● **Work task**: In full and without change, transcribe the records below.

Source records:
------------------------------------------------------------------------
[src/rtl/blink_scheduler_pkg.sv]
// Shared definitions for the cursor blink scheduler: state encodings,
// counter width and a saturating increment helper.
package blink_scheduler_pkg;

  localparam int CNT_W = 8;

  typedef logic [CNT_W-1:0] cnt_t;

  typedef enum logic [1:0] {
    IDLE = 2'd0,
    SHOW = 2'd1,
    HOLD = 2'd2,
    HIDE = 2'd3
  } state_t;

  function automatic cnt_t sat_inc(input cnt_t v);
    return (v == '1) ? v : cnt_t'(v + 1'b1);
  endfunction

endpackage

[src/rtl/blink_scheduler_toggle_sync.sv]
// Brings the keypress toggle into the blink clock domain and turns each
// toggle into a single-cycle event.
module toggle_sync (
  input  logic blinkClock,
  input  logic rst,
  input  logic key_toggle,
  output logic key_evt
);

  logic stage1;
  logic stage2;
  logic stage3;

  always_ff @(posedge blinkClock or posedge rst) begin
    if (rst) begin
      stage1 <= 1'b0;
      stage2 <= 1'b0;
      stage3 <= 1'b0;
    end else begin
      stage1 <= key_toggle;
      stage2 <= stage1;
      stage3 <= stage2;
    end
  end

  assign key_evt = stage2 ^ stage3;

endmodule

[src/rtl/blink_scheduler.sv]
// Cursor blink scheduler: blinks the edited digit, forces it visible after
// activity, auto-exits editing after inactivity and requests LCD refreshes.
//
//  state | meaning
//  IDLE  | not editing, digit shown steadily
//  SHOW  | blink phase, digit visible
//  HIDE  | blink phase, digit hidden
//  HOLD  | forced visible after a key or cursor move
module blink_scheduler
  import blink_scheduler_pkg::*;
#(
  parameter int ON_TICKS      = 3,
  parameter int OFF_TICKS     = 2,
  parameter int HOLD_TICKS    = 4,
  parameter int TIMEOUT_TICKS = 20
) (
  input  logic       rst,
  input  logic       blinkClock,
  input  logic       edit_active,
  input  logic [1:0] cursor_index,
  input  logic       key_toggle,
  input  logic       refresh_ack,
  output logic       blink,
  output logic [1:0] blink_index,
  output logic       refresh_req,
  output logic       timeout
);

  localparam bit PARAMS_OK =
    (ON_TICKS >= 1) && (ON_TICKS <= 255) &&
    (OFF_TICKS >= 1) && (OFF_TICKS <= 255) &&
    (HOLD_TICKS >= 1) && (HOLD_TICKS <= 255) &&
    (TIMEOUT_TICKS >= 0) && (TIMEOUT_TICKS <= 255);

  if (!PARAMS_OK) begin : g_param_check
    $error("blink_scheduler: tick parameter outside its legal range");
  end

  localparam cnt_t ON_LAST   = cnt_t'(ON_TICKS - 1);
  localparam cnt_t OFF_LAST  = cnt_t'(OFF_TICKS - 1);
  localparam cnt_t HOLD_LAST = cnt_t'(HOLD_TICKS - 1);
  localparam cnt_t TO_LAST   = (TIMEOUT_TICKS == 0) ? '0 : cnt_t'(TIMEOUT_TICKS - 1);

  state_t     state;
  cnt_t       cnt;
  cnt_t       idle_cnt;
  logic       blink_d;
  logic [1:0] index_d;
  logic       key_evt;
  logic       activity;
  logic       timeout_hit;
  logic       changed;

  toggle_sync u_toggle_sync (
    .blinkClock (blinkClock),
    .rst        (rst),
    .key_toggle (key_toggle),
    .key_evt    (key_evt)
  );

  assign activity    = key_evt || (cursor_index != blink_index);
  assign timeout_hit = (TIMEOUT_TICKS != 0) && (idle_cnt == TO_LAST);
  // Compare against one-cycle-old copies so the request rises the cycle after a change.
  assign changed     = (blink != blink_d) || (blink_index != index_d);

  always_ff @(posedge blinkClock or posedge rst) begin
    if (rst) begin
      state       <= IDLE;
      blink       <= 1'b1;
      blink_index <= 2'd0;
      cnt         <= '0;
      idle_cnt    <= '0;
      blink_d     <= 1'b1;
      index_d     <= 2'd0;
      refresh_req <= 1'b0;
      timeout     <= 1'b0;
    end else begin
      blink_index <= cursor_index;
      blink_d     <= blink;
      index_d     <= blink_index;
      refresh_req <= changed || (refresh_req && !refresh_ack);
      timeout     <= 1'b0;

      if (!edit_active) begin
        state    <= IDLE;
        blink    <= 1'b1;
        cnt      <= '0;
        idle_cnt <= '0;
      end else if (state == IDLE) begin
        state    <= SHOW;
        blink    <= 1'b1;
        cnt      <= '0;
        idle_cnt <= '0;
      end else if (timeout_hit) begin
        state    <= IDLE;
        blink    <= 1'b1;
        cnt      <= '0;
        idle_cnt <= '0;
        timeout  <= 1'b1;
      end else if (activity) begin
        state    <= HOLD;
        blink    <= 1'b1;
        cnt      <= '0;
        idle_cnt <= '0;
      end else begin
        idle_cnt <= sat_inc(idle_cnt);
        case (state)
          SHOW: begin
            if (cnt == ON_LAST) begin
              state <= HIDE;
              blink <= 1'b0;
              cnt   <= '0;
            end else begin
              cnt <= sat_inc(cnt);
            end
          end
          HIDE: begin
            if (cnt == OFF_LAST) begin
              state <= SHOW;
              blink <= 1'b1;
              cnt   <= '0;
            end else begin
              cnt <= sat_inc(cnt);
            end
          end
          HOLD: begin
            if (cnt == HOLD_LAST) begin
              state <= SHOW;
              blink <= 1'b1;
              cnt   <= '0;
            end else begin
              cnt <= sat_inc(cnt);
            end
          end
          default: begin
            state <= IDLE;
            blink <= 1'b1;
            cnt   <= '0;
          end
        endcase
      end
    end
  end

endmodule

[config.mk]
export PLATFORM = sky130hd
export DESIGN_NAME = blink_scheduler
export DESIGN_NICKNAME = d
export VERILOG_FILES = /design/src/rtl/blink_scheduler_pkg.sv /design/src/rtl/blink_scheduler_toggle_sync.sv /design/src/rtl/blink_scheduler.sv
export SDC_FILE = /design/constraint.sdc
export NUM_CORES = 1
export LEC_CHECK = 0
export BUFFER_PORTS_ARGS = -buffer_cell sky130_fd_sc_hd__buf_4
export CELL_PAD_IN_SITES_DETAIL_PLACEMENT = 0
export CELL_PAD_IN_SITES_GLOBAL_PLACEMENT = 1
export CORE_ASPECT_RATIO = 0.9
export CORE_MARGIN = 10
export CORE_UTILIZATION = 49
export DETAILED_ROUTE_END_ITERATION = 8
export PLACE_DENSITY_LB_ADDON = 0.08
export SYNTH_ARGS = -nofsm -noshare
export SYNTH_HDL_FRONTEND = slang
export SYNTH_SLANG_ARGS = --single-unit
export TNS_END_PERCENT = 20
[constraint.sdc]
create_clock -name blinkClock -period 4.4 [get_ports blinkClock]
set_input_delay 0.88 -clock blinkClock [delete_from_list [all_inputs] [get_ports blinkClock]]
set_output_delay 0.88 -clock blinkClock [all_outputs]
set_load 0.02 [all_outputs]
------------------------------------------------------------------------
● **Solution to the problem**:
[src/rtl/blink_scheduler_pkg.sv]
// Shared definitions for the cursor blink scheduler: state encodings,
// counter width and a saturating increment helper.
package blink_scheduler_pkg;

  localparam int CNT_W = 8;

  typedef logic [CNT_W-1:0] cnt_t;

  typedef enum logic [1:0] {
    IDLE = 2'd0,
    SHOW = 2'd1,
    HOLD = 2'd2,
    HIDE = 2'd3
  } state_t;

  function automatic cnt_t sat_inc(input cnt_t v);
    return (v == '1) ? v : cnt_t'(v + 1'b1);
  endfunction

endpackage

[src/rtl/blink_scheduler_toggle_sync.sv]
// Brings the keypress toggle into the blink clock domain and turns each
// toggle into a single-cycle event.
module toggle_sync (
  input  logic blinkClock,
  input  logic rst,
  input  logic key_toggle,
  output logic key_evt
);

  logic stage1;
  logic stage2;
  logic stage3;

  always_ff @(posedge blinkClock or posedge rst) begin
    if (rst) begin
      stage1 <= 1'b0;
      stage2 <= 1'b0;
      stage3 <= 1'b0;
    end else begin
      stage1 <= key_toggle;
      stage2 <= stage1;
      stage3 <= stage2;
    end
  end

  assign key_evt = stage2 ^ stage3;

endmodule

[src/rtl/blink_scheduler.sv]
// Cursor blink scheduler: blinks the edited digit, forces it visible after
// activity, auto-exits editing after inactivity and requests LCD refreshes.
//
//  state | meaning
//  IDLE  | not editing, digit shown steadily
//  SHOW  | blink phase, digit visible
//  HIDE  | blink phase, digit hidden
//  HOLD  | forced visible after a key or cursor move
module blink_scheduler
  import blink_scheduler_pkg::*;
#(
  parameter int ON_TICKS      = 3,
  parameter int OFF_TICKS     = 2,
  parameter int HOLD_TICKS    = 4,
  parameter int TIMEOUT_TICKS = 20
) (
  input  logic       rst,
  input  logic       blinkClock,
  input  logic       edit_active,
  input  logic [1:0] cursor_index,
  input  logic       key_toggle,
  input  logic       refresh_ack,
  output logic       blink,
  output logic [1:0] blink_index,
  output logic       refresh_req,
  output logic       timeout
);

  localparam bit PARAMS_OK =
    (ON_TICKS >= 1) && (ON_TICKS <= 255) &&
    (OFF_TICKS >= 1) && (OFF_TICKS <= 255) &&
    (HOLD_TICKS >= 1) && (HOLD_TICKS <= 255) &&
    (TIMEOUT_TICKS >= 0) && (TIMEOUT_TICKS <= 255);

  if (!PARAMS_OK) begin : g_param_check
    $error("blink_scheduler: tick parameter outside its legal range");
  end

  localparam cnt_t ON_LAST   = cnt_t'(ON_TICKS - 1);
  localparam cnt_t OFF_LAST  = cnt_t'(OFF_TICKS - 1);
  localparam cnt_t HOLD_LAST = cnt_t'(HOLD_TICKS - 1);
  localparam cnt_t TO_LAST   = (TIMEOUT_TICKS == 0) ? '0 : cnt_t'(TIMEOUT_TICKS - 1);

  state_t     state;
  cnt_t       cnt;
  cnt_t       idle_cnt;
  logic       blink_d;
  logic [1:0] index_d;
  logic       key_evt;
  logic       activity;
  logic       timeout_hit;
  logic       changed;

  toggle_sync u_toggle_sync (
    .blinkClock (blinkClock),
    .rst        (rst),
    .key_toggle (key_toggle),
    .key_evt    (key_evt)
  );

  assign activity    = key_evt || (cursor_index != blink_index);
  assign timeout_hit = (TIMEOUT_TICKS != 0) && (idle_cnt == TO_LAST);
  // Compare against one-cycle-old copies so the request rises the cycle after a change.
  assign changed     = (blink != blink_d) || (blink_index != index_d);

  always_ff @(posedge blinkClock or posedge rst) begin
    if (rst) begin
      state       <= IDLE;
      blink       <= 1'b1;
      blink_index <= 2'd0;
      cnt         <= '0;
      idle_cnt    <= '0;
      blink_d     <= 1'b1;
      index_d     <= 2'd0;
      refresh_req <= 1'b0;
      timeout     <= 1'b0;
    end else begin
      blink_index <= cursor_index;
      blink_d     <= blink;
      index_d     <= blink_index;
      refresh_req <= changed || (refresh_req && !refresh_ack);
      timeout     <= 1'b0;

      if (!edit_active) begin
        state    <= IDLE;
        blink    <= 1'b1;
        cnt      <= '0;
        idle_cnt <= '0;
      end else if (state == IDLE) begin
        state    <= SHOW;
        blink    <= 1'b1;
        cnt      <= '0;
        idle_cnt <= '0;
      end else if (timeout_hit) begin
        state    <= IDLE;
        blink    <= 1'b1;
        cnt      <= '0;
        idle_cnt <= '0;
        timeout  <= 1'b1;
      end else if (activity) begin
        state    <= HOLD;
        blink    <= 1'b1;
        cnt      <= '0;
        idle_cnt <= '0;
      end else begin
        idle_cnt <= sat_inc(idle_cnt);
        case (state)
          SHOW: begin
            if (cnt == ON_LAST) begin
              state <= HIDE;
              blink <= 1'b0;
              cnt   <= '0;
            end else begin
              cnt <= sat_inc(cnt);
            end
          end
          HIDE: begin
            if (cnt == OFF_LAST) begin
              state <= SHOW;
              blink <= 1'b1;
              cnt   <= '0;
            end else begin
              cnt <= sat_inc(cnt);
            end
          end
          HOLD: begin
            if (cnt == HOLD_LAST) begin
              state <= SHOW;
              blink <= 1'b1;
              cnt   <= '0;
            end else begin
              cnt <= sat_inc(cnt);
            end
          end
          default: begin
            state <= IDLE;
            blink <= 1'b1;
            cnt   <= '0;
          end
        endcase
      end
    end
  end

endmodule

[config.mk]
export PLATFORM = sky130hd
export DESIGN_NAME = blink_scheduler
export DESIGN_NICKNAME = d
export VERILOG_FILES = /design/src/rtl/blink_scheduler_pkg.sv /design/src/rtl/blink_scheduler_toggle_sync.sv /design/src/rtl/blink_scheduler.sv
export SDC_FILE = /design/constraint.sdc
export NUM_CORES = 1
export LEC_CHECK = 0
export BUFFER_PORTS_ARGS = -buffer_cell sky130_fd_sc_hd__buf_4
export CELL_PAD_IN_SITES_DETAIL_PLACEMENT = 0
export CELL_PAD_IN_SITES_GLOBAL_PLACEMENT = 1
export CORE_ASPECT_RATIO = 0.9
export CORE_MARGIN = 10
export CORE_UTILIZATION = 49
export DETAILED_ROUTE_END_ITERATION = 8
export PLACE_DENSITY_LB_ADDON = 0.08
export SYNTH_ARGS = -nofsm -noshare
export SYNTH_HDL_FRONTEND = slang
export SYNTH_SLANG_ARGS = --single-unit
export TNS_END_PERCENT = 20
[constraint.sdc]
create_clock -name blinkClock -period 4.4 [get_ports blinkClock]
set_input_delay 0.88 -clock blinkClock [delete_from_list [all_inputs] [get_ports blinkClock]]
set_output_delay 0.88 -clock blinkClock [all_outputs]
set_load 0.02 [all_outputs]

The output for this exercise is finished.